From Poultry to Wild Birds and Mammals: The Genetic Evolution of the HPAI H5N1 Virus and the Growing Concern Over Potential Human-to-Human Transmission 

Highly Pathogenic Avian Influenza (HPAI) A (H5Nx) viruses belonging to the A/Goose/Guangdong/1/1996 (Gs/Gd) lineage were first identified in China in 1996 and have since rapidly evolved into one of the major global health threats. Since the early 2000s, H5Nx viruses have caused severe and numerous outbreaks in poultry populations, resulting in substantial economic losses. Moreover, these viruses have demonstrated the capacity to infect a broad range of wild bird species and mammals, including humans (1).

Until 1997, highly pathogenic avian influenza viruses (HPAI) were confined to poultry, and outbreaks could be controlled effectively through culling of infected animals and preventive vaccination of healthy flocks. Prior to this, HPAI viruses had not spread to wild birds, which therefore played no role in virus transmission between domestic and wild avian populations (1).

Frequent replication and reassortment events between HPAI H5 viruses of the Gs/Gd lineage and low pathogenic avian influenza (LPAI) viruses circulating in wild birds have profoundly altered the genetic sequence encoding the hemagglutinin (HA) protein. This genetic diversification led to the emergence of multiple distinct evolutionary lineages, known as “clades” and “subclades”—groups of viruses closely related by common genetic features, descending from a shared ancestor (1).

From its initial localized presence in Southeast Asia, the virus rapidly expanded its geographic range. Since 2003, HPAI H5 Gs/Gd viruses have become enzootic in several countries across South and Southeast Asia (1). A crucial event occurred in 2005 with a large-scale mass mortality event among migratory birds at Qinghai Lake, China. This incident marked the onset of intercontinental spread of the Gs/Gd lineage, with the virus appearing for the first time in Europe and Africa during the autumn bird migration (1).
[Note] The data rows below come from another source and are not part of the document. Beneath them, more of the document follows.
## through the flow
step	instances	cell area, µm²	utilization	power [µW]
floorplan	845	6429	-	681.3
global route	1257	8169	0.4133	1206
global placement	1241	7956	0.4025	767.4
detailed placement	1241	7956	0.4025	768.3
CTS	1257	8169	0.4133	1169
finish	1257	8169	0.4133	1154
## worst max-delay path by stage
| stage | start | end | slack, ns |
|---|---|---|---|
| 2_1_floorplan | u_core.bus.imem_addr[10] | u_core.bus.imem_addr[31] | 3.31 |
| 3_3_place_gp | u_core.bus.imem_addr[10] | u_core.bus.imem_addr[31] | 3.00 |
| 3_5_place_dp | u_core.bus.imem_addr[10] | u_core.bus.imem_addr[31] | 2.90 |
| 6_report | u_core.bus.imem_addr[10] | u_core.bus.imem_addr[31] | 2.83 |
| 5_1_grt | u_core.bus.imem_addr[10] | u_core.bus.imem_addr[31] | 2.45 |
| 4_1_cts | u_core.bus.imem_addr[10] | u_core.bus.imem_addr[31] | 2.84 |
## config.mk

```make
export PLATFORM = sky130hd
export DESIGN_NAME = uart_tx_module
export DESIGN_NICKNAME = d
export VERILOG_FILES = /design/src/rtl/uart_tx_module_pkg.sv /design/src/rtl/uart_tx_module.sv
export SDC_FILE = /design/constraint.sdc
export NUM_CORES = 1
export LEC_CHECK = 0
export CORE_MARGIN = 2
export CORE_UTILIZATION = 30
export CTS_CLUSTER_DIAMETER = 120
export CTS_CLUSTER_SIZE = 28
export DETAILED_ROUTE_END_ITERATION = 10
export GPL_TIMING_DRIVEN = 0
export PLACE_DENSITY_LB_ADDON = 0.1
export SYNTH_ARGS = -nofsm -noshare
export SYNTH_HDL_FRONTEND = slang
export SYNTH_SLANG_ARGS = --single-unit
```

## constraint.sdc

```tcl
create_clock -name i_clk -period 1.9 [get_ports i_clk]
set_input_delay 0.38 -clock i_clk [delete_from_list [all_inputs] [get_ports i_clk]]
set_output_delay 0.38 -clock i_clk [all_outputs]
set_load 0.02 [all_outputs]
```
## config.mk

```make
export PLATFORM = sky130hd
export DESIGN_NAME = gsim_ctrl_flat
export DESIGN_NICKNAME = d
export VERILOG_FILES = /design/src/rtl/gsim_pkg.sv /design/src/rtl/gsim_ctrl_if.sv /design/src/rtl/gsim_xbank.sv /design/src/rtl/gsim_ctrl.sv /design/src/flat_wrapper.sv
export SDC_FILE = /design/constraint.sdc
export NUM_CORES = 2
export LEC_CHECK = 0
export BUFFER_PORTS_ARGS = -buffer_cell sky130_fd_sc_hd__buf_4
export CAP_MARGIN = 20
export CORE_ASPECT_RATIO = 0.5
export CORE_UTILIZATION = 35
export CTS_CLUSTER_SIZE = 30
export DETAILED_ROUTE_END_ITERATION = 16
export SLEW_MARGIN = 5
export SYNTH_ARGS = -nofsm -noshare
export SYNTH_HDL_FRONTEND = slang
export SYNTH_SLANG_ARGS = --single-unit
export TNS_END_PERCENT = 10
```

## constraint.sdc

```tcl
create_clock -name clk -period 5.35 [get_ports clk]
set_clock_uncertainty 0.1 [all_clocks]
set_input_delay 0.2675 -clock clk [delete_from_list [all_inputs] [get_ports clk]]
set_output_delay 0.2675 -clock clk [all_outputs]
set_load 0.01 [all_outputs]
```

## src/rtl/gsim_pkg.sv

```systemverilog
// Shared types, widths and helpers for the Gauss-Seidel sequencer.
package gsim_pkg;

    typedef enum logic [1:0] {
        LOAD  = 2'd0,
        CALC  = 2'd1,
        DRAIN = 2'd2
    } state_e;

    localparam int B_W  = 16;
    localparam int X_W  = 32;
    localparam int PE_W = 38;
    localparam int NB   = 6;   // neighbour operands per row

    // Counter width able to index 0..n-1 (at least one bit).
    function automatic int idx_w(input int n);
        int w;
        w = (n <= 1) ? 1 : $clog2(n);
        return w;
    endfunction

    // Neighbour offset for operand slot i: pe_in_1..pe_in_6 = +3,-3,+2,-2,+1,-1.
    function automatic int nb_offset(input int i);
        int off;
        case (i)
            0:       off = 3;
            1:       off = -3;
            2:       off = 2;
            3:       off = -2;
            4:       off = 1;
            default: off = -1;
        endcase
        return off;
    endfunction

    // Clamp a 38-bit PE result into the signed 32-bit x range.
    function automatic logic signed [X_W-1:0] sat38to32(input logic signed [PE_W-1:0] v);
        logic signed [X_W-1:0] r;
        if (v[PE_W-1:X_W-1] == '0 || v[PE_W-1:X_W-1] == '1) begin
            r = v[X_W-1:0];
        end else if (v[PE_W-1]) begin
            r = {1'b1, {(X_W-1){1'b0}}};
        end else begin
            r = {1'b0, {(X_W-1){1'b1}}};
        end
        return r;
    endfunction

endpackage

```

## src/rtl/gsim_ctrl_if.sv

```systemverilog
// Bundle of the b input stream, x output stream and PE operand/result bus.
// master = the sequencer side, slave = the environment (source, sink, PE).
interface gsim_ctrl_if;
    logic                              b_valid;
    logic signed [gsim_pkg::B_W-1:0]   b_data;
    logic                              b_ready;
    logic                              x_valid;
    logic signed [gsim_pkg::X_W-1:0]   x_data;
    logic                              x_ready;
    logic                              busy;
    logic signed [gsim_pkg::X_W-1:0]   pe_in_1;
    logic signed [gsim_pkg::X_W-1:0]   pe_in_2;
    logic signed [gsim_pkg::X_W-1:0]   pe_in_3;
    logic signed [gsim_pkg::X_W-1:0]   pe_in_4;
    logic signed [gsim_pkg::X_W-1:0]   pe_in_5;
    logic signed [gsim_pkg::X_W-1:0]   pe_in_6;
    logic signed [gsim_pkg::B_W-1:0]   pe_b;
    logic signed [gsim_pkg::PE_W-1:0]  pe_out;

    modport master (
        input  b_valid, b_data, x_ready, pe_out,
        output b_ready, x_valid, x_data, busy,
               pe_in_1, pe_in_2, pe_in_3, pe_in_4, pe_in_5, pe_in_6, pe_b
    );

    modport slave (
        output b_valid, b_data, x_ready, pe_out,
        input  b_ready, x_valid, x_data, busy,
               pe_in_1, pe_in_2, pe_in_3, pe_in_4, pe_in_5, pe_in_6, pe_b
    );
endinterface

```

## src/rtl/gsim_xbank.sv

```systemverilog
// Solution-vector register file: one write port, and a read port returning the
// centre entry plus its six neighbours. Reads bypass a same-cycle write so the
// next row sees the value being written back.
module gsim_xbank
    import gsim_pkg::*;
#(
    parameter int N = 16
) (
    input  logic                        clk,
    input  logic                        rst_n,
    input  logic                        clr_i,
    input  logic                        we_i,
    input  logic [idx_w(N)-1:0]         waddr_i,
    input  logic signed [X_W-1:0]       wdata_i,
    input  logic [idx_w(N)-1:0]         centre_i,
    output logic signed [X_W-1:0]       rd_c_o,
    output logic signed [X_W-1:0]       rd_n_o [NB]
);
    localparam int IW = idx_w(N);

    logic signed [X_W-1:0] mem_q [N];

    // Storage: cleared by reset or at job start, otherwise single-port write.
    // NOTE: sequential state uses non-blocking (<=) so every register samples pre-edge values.
    // NOTE: this array is reset because a discarded job must not leak into reads.
    always_ff @(posedge clk or negedge rst_n) begin
        if (!rst_n) begin
            for (int i = 0; i < N; i++) mem_q[i] <= '0;
        end else if (clr_i) begin
            for (int i = 0; i < N; i++) mem_q[i] <= '0;
        end else if (we_i) begin
            mem_q[waddr_i] <= wdata_i;
        end
    end

    // Read port: slot NB is the centre, slots 0..NB-1 the neighbours; out of range reads 0.
    always_comb begin
        int                    idx;
        logic signed [X_W-1:0] val;
        // NOTE: every combinational output gets a default first so no latch is inferred.
        idx    = 0;
        val    = '0;
        rd_c_o = '0;
        rd_n_o = '{default: '0};
        for (int i = 0; i <= NB; i++) begin
            idx = int'(centre_i) + ((i == NB) ? 0 : nb_offset(i));
            val = '0;
            if (idx >= 0 && idx < N) begin
                if (we_i && idx == int'(waddr_i)) val = wdata_i;
                else                              val = mem_q[idx[IW-1:0]];
            end
            if (i == NB) rd_c_o    = val;
            else         rd_n_o[i] = val;
        end
    end
endmodule

```

## src/rtl/gsim_ctrl.sv

```systemverilog
// Gauss-Seidel sequencer: loads b, sweeps the PE row by row over x with
// immediate write-back, then streams x out.
module gsim_ctrl
    import gsim_pkg::*;
#(
    parameter int N          = 16,
    parameter int N_ITER     = 8,
    parameter int PE_LATENCY = 1
) (
    input  logic        clk,
    input  logic        reset,
    gsim_ctrl_if.master bus
);
    localparam int IW = idx_w(N);
    localparam int SW = idx_w(N_ITER);
    localparam int TW = idx_w(PE_LATENCY + 1);

    state_e                state_q;
    logic [IW-1:0]         k_q, r_q, j_q, r_d, centre;
    logic [SW-1:0]         s_q;
    logic [TW-1:0]         t_q;
    logic signed [B_W-1:0] b_mem_q [N];
    logic                  b_ready_q, x_valid_q, busy_q;
    logic signed [X_W-1:0] x_data_q;
    logic signed [X_W-1:0] pe_in_q [NB];
    logic signed [B_W-1:0] pe_b_q;
    logic signed [X_W-1:0] wb_data, rd_c;
    logic signed [X_W-1:0] rd_n [NB];
    logic                  b_fire, x_fire, wb, last_row, last_sweep, last_wb, clr;

    assign b_fire     = (state_q == LOAD) && b_ready_q && bus.b_valid;
    assign x_fire     = x_valid_q && bus.x_ready;
    assign wb         = (state_q == CALC) && (t_q == TW'(PE_LATENCY));
    assign last_row   = (r_q == IW'(N - 1));
    assign last_sweep = (s_q == SW'(N_ITER - 1));
    assign last_wb    = wb && last_row && last_sweep;
    assign clr        = b_fire && (k_q == IW'(N - 1));
    assign wb_data    = sat38to32(bus.pe_out);

    // Next row, and which x index the read port serves this cycle.
    always_comb begin
        r_d    = last_row ? '0 : r_q + IW'(1);
        centre = r_d;
        if (state_q == DRAIN) centre = j_q + IW'(1);
        else if (last_wb)     centre = '0;
    end

    gsim_xbank #(.N(N)) u_xbank (
        .clk      (clk),
        .rst_n    (reset),
        .clr_i    (clr),
        .we_i     (wb),
        .waddr_i  (r_q),
        .wdata_i  (wb_data),
        .centre_i (centre),
        .rd_c_o   (rd_c),
        .rd_n_o   (rd_n)
    );

    // FSM, counters, b storage and all registered outputs.
    always_ff @(posedge clk or negedge reset) begin
        if (!reset) begin
            state_q   <= LOAD;
            k_q       <= '0;
            r_q       <= '0;
            s_q       <= '0;
            j_q       <= '0;
            t_q       <= '0;
            b_ready_q <= 1'b0;
            x_valid_q <= 1'b0;
            x_data_q  <= '0;
            busy_q    <= 1'b0;
            pe_b_q    <= '0;
            for (int i = 0; i < NB; i++) pe_in_q[i] <= '0;
            for (int i = 0; i < N; i++)  b_mem_q[i] <= '0;
        end else begin
            case (state_q)
                LOAD: begin
                    b_ready_q <= 1'b1;
                    if (b_fire) begin
                        b_mem_q[k_q] <= bus.b_data;
                        if (k_q == IW'(N - 1)) begin
                            // x is cleared this edge, so every row-0 neighbour is 0.
                            state_q   <= CALC;
                            k_q       <= '0;
                            r_q       <= '0;
                            s_q       <= '0;
                            t_q       <= '0;
                            b_ready_q <= 1'b0;
                            busy_q    <= 1'b1;
                            pe_b_q    <= b_mem_q[0];
                            for (int i = 0; i < NB; i++) pe_in_q[i] <= '0;
                        end else begin
                            k_q <= k_q + IW'(1);
                        end
                    end
                end
                CALC: begin
                    if (wb) begin
                        t_q <= '0;
                        if (last_wb) begin
                            state_q   <= DRAIN;
                            busy_q    <= 1'b0;
                            x_valid_q <= 1'b1;
                            x_data_q  <= rd_c;
                            j_q       <= '0;
                            r_q       <= '0;
                            s_q       <= '0;
                            pe_b_q    <= '0;
                            for (int i = 0; i < NB; i++) pe_in_q[i] <= '0;
                        end else begin
                            r_q    <= r_d;
                            pe_b_q <= b_mem_q[r_d];
                            if (last_row) s_q <= s_q + SW'(1);
                            for (int i = 0; i < NB; i++) pe_in_q[i] <= rd_n[i];
                        end
                    end else begin
                        t_q <= t_q + TW'(1);
                    end
                end
                DRAIN: begin
                    if (x_fire) begin
                        if (j_q == IW'(N - 1)) begin
                            state_q   <= LOAD;
                            x_valid_q <= 1'b0;
                            x_data_q  <= '0;
                            j_q       <= '0;
                            k_q       <= '0;
                            b_ready_q <= 1'b1;
                        end else begin
                            j_q      <= j_q + IW'(1);
                            x_data_q <= rd_c;
                        end
                    end
                end
                default: state_q <= LOAD;
            endcase
        end
    end

    assign bus.b_ready = b_ready_q;
    assign bus.x_valid = x_valid_q;
    assign bus.x_data  = x_data_q;
    assign bus.busy    = busy_q;
    assign bus.pe_b    = pe_b_q;
    assign bus.pe_in_1 = pe_in_q[0];
    assign bus.pe_in_2 = pe_in_q[1];
    assign bus.pe_in_3 = pe_in_q[2];
    assign bus.pe_in_4 = pe_in_q[3];
    assign bus.pe_in_5 = pe_in_q[4];
    assign bus.pe_in_6 = pe_in_q[5];
endmodule

```

## src/flat_wrapper.sv

```systemverilog
// flat-port wrapper written by rule: the top's interface ports become plain ports
module gsim_ctrl_flat import gsim_pkg::*;
#(
    parameter int N          = 16,
    parameter int N_ITER     = 8,
    parameter int PE_LATENCY = 1
)
  (clk, reset, bus_b_valid, bus_b_data, bus_x_ready, bus_pe_out, bus_b_ready, bus_x_valid, bus_x_data, bus_busy, bus_pe_in_1, bus_pe_in_2, bus_pe_in_3, bus_pe_in_4, bus_pe_in_5, bus_pe_in_6, bus_pe_b);
  gsim_ctrl_if bus_i ();
  input  logic clk;
  input  logic reset;
  input wire logic [$bits(bus_i.b_valid)-1:0] bus_b_valid;
  input wire logic [$bits(bus_i.b_data)-1:0] bus_b_data;
  input wire logic [$bits(bus_i.x_ready)-1:0] bus_x_ready;
  input wire logic [$bits(bus_i.pe_out)-1:0] bus_pe_out;
  output wire logic [$bits(bus_i.b_ready)-1:0] bus_b_ready;
  output wire logic [$bits(bus_i.x_valid)-1:0] bus_x_valid;
  output wire logic [$bits(bus_i.x_data)-1:0] bus_x_data;
  output wire logic [$bits(bus_i.busy)-1:0] bus_busy;
  output wire logic [$bits(bus_i.pe_in_1)-1:0] bus_pe_in_1;
  output wire logic [$bits(bus_i.pe_in_2)-1:0] bus_pe_in_2;
  output wire logic [$bits(bus_i.pe_in_3)-1:0] bus_pe_in_3;
  output wire logic [$bits(bus_i.pe_in_4)-1:0] bus_pe_in_4;
  output wire logic [$bits(bus_i.pe_in_5)-1:0] bus_pe_in_5;
  output wire logic [$bits(bus_i.pe_in_6)-1:0] bus_pe_in_6;
  output wire logic [$bits(bus_i.pe_b)-1:0] bus_pe_b;
  assign bus_i.b_valid = bus_b_valid;
  assign bus_i.b_data = bus_b_data;
  assign bus_i.x_ready = bus_x_ready;
  assign bus_i.pe_out = bus_pe_out;
  assign bus_b_ready = bus_i.b_ready;
  assign bus_x_valid = bus_i.x_valid;
  assign bus_x_data = bus_i.x_data;
  assign bus_busy = bus_i.busy;
  assign bus_pe_in_1 = bus_i.pe_in_1;
  assign bus_pe_in_2 = bus_i.pe_in_2;
  assign bus_pe_in_3 = bus_i.pe_in_3;
  assign bus_pe_in_4 = bus_i.pe_in_4;
  assign bus_pe_in_5 = bus_i.pe_in_5;
  assign bus_pe_in_6 = bus_i.pe_in_6;
  assign bus_pe_b = bus_i.pe_b;
  gsim_ctrl #(.N(N), .N_ITER(N_ITER), .PE_LATENCY(PE_LATENCY)) u_core (.clk(clk), .reset(reset), .bus(bus_i));
endmodule
```

==> impl_summary.md <==
Finish
The footprint of the multi-input gates is 0.0332 mm^2. The sequential cell area is 0.0257 mm^2. The synthesis-to-layout area growth is 14.9%.

The utilization of the core after routing is 40.5%. The area of all placed cells without fillers is 0.0703 mm^2. The final-layout fill cell count is 16,736. In the final design database the tool counted 6,084 nets. In the final layout, the share of cells above drive strength 1 is 23.7%.

Drt
The number of iterations in the first detailed-routing pass is 6. The initial detailed-routing violation count is 7,657. After detailed routing, the average wire length per cell comes to 29.1 um. The aggregate routed wire length is 245,000 um. The count of nets left with antenna violations once routing finished came out at 0. After detailed routing, the number of remaining DRC violations is 0. The detailed router placed 53,773 vias in this run. Using the TritonRoute via totals, the vias-per-cell ratio works out to 6.40.

Synthesis
The proportion of synthesized flip-flops having asynchronous set or reset is 100%. The number of warnings issued by yosys is 0. Of the synthesized area, sequential elements account for 42.1%. The gate count after technology mapping is 5,988.

The post-synthesis register bit count is 1,029. The number of synthesized flops with an enable pin is 0. The count of different cell masters after synthesis is 63. The netlist area before placement is 0.0611 mm^2. In the synthesized netlist the dominant register cell turns out to be dfrtp_1. The number of nets in the synthesized netlist is 6,065.

The synthesized area divided by synthesized cell count is 10.2 um^2.

Floorplanning
The effective utilization at floorplan is 35.2%. The area enclosed by the die boundary is 0.176 mm^2. The width of the chip is 593 um. After floorplanning, the core was sized to cover 0.174 mm^2. The die extent in y is 298 um.

During I/O placement, the number of pins put on the boundary was 301. The row count is 108.

CTS
The sink count of the clock tree is 1,029. The post-cts hold buffer count is 47. In this run the number of H-tree levels came out at 3. The number of gates given a new drive strength after cts is 0. The buffers inserted during post-CTS setup optimization is 0. The maximum number of buffers from clock root to sink is 3. The clock latency on the worst-skew pair is 0.78 ns. TritonCTS built the clock tree. The number of clock buffers added by TritonCTS is 106. After clock tree synthesis, the clock-pin slew on the worst setup and hold paths is 0.07 ns. The buffer type at the clock tree root is clkbuf_16.

Critical path
Walking the worst path, the cells encountered are ha_1 -> buf_4 -> nand3_1 -> o311ai_2 -> nand2_4 -> ha_4 -> xor2_1 -> nor3_1 -> and3_1 -> a221o_2 -> buf_4 -> o221ai_1. The worst setup path is launched from a flip-flop. The largest fanout on the critical path is 12. The critical path class is reg2reg. The required time of the critical path is 5.85 ns. STA classifies the critical path endpoint as a flip-flop. The buffering stage count on the worst path with inverters included is 2. Data on the critical path arrives at its endpoint at 5.37 ns. The gate family responsible for the most delay along the worst path is compound AO/OA/AOI/OAI gates. The most repeated library cell on the critical path is buf_4.

The slowest stage of the critical path is the a221o_2 cell. The setup check on the worst reg-to-reg path leaves a slack of 0.48 ns. The delay of the slowest cell on the worst path is 0.73 ns.

STA
Setup violations remaining at the end of the flow were counted as 0. The final period demand of the worst path is 4.87 ns. Measured against its own limit, the worst slew margin works out to 19.4%.

The final critical-path share of the clock period is 91.1%. Setup repair after global routing left no endpoint under its margin. After routing, the total negative slack on setup checks comes to 0 ns. For this run, the top clock speed supported by timing is 205 MHz. The number of slew-limit violations in the final report is 0. The actual transition at the worst max-transition pin is 1.21 ns. The total count of hold-check failures in the final report is 0.

Place
Port buffering added 300 buffers. The area after detailed placement is 0.0661 mm^2. The final HPWL from detailed placement is 141,000 um. The weighted congestion reported at the end of routability-driven placement is 0.909.

Power
The internal portion of the total power is 30,600 uW. For this design the total switching power over the nets is 28,100 uW. Net switching is 47.8% of the power. In this run, the clock network consumes 13.6% of the power. Summed over all cells, the static leakage comes to 0.0300 uW. Summing internal, switching and leakage power gives 58,700 uW.

The share of total power dissipated in combinational logic is 62.6%. The total power per unit cell area is 835 mW/mm^2. The share of total power dissipated in sequential elements is 23.8%. The worst supply voltage drop on vdd is 1.43 mV.

Global route
After global routing the overflow that remains totals 0. The initial antenna violation count is 10. The via count of the first global-routing pass is 50,815. The pin count of the biggest net entering global routing is 195.

Global routing used 27.2% of the available tracks. The first global-routing pass estimated 358,000 um of wire. The busiest metal layer after global routing is met2. In the global route stage, met3 resource usage came out at 7.90%. The met1 usage in global routing is 37.2%. For this run, global-route usage on met2 was measured as 39.1%.

Flow run
The tool flagged a number of max-cap violations equal to 0.

Status
The run finished with clean final reports.

Min path
The min-delay analysis places its worst path in the category in2async.
area by class of cell:
| type | count | share of cell area (%) |
|---|---|---|
| Inverter | 81 | 0.454 |
| Clock buffer | 141 | 4.25 |
| Antenna cell | 5 | 0.0178 |
| Multi-Input combinational cell | 4273 | 47.2 |
| Clock inverter | 52 | 0.965 |
| Sequential cell | 1029 | 36.6 |
| Timing Repair Buffer | 516 | 6.32 |
| Tap cell | 2310 | 4.11 |
flip-flops by register name, summed over array words and instances (netlist names), 16 cells and up:
register	cells
u_core.bus.pe_in_2	32
u_core.bus.pe_in_5	32
u_core.bus.x_data	32
u_core.u_xbank.mem_q	512
u_core.bus.pe_in_1	32
u_core.bus.pe_in_6	32
u_core.bus.pe_in_4	32
u_core.bus.pe_in_3	32
u_core.bus.pe_b	16
u_core.b_mem_q	256
power by group through the flow:
stage	clock, uW	sequential (uW)	combinational [uW]
final	8010	14000	36700
after global routing	8360	14300	38600
after CTS	8070	13800	35900
after detailed placement	0	13900	35800
after global placement	0	13900	35500
after floorplan	0	12900	24100
per-stage QoR:
step                hold slack [ns]  setup slack, ns  std cells
global route                 0.0791            0.317       8402
detailed placement            0.276            0.673       8157
CTS                          0.0149            0.635       8397
global placement              0.275            0.704       8155
finish                       0.0273            0.478       8407
floorplan                    -0.128            0.736       5988
path summary, 6_finish.rpt:
path	cells after the start	startpoint	end
min reg2reg	2	u_core.b_mem_q[10]	u_core.b_mem_q[10]
min in group clk	4	bus_pe_out[3]	u_core.bus.pe_in_4[3]
max reg2reg	12	u_core.r_q[1]	u_core.bus.pe_in_2[0]
max in group asynchronous	3	reset	u_core.b_mem_q[65]
min	2	reset	u_core.bus.pe_in_5[17]
max	12	u_core.r_q[1]	u_core.bus.pe_in_2[0]
worst reg2reg max path: cells and delay by family, from the launching register on:
| kind | cells | cell delay [ns] |
|---|---|---|
| buf+inv | 2 | 0.65 |
| flops | 1 | 0.63 |
| compound gates | 3 | 1.47 |
| xor+xnor | 1 | 0.13 |
| fa+ha+maj | 2 | 0.66 |
| simple gates | 4 | 1.04 |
From 2005 onwards, the virus has spread extensively throughout Asia, Europe, Africa, and North America, becoming a global threat to poultry and endangered wild bird species. Concurrently, the zoonotic risk increased, with 976 confirmed human infections recorded from 2003 through May 2025, resulting in 470 mortalities, including one case in the United States reported on 6 January 2025. In Europe, only six human infections have been documented recently, all in the United Kingdom (2).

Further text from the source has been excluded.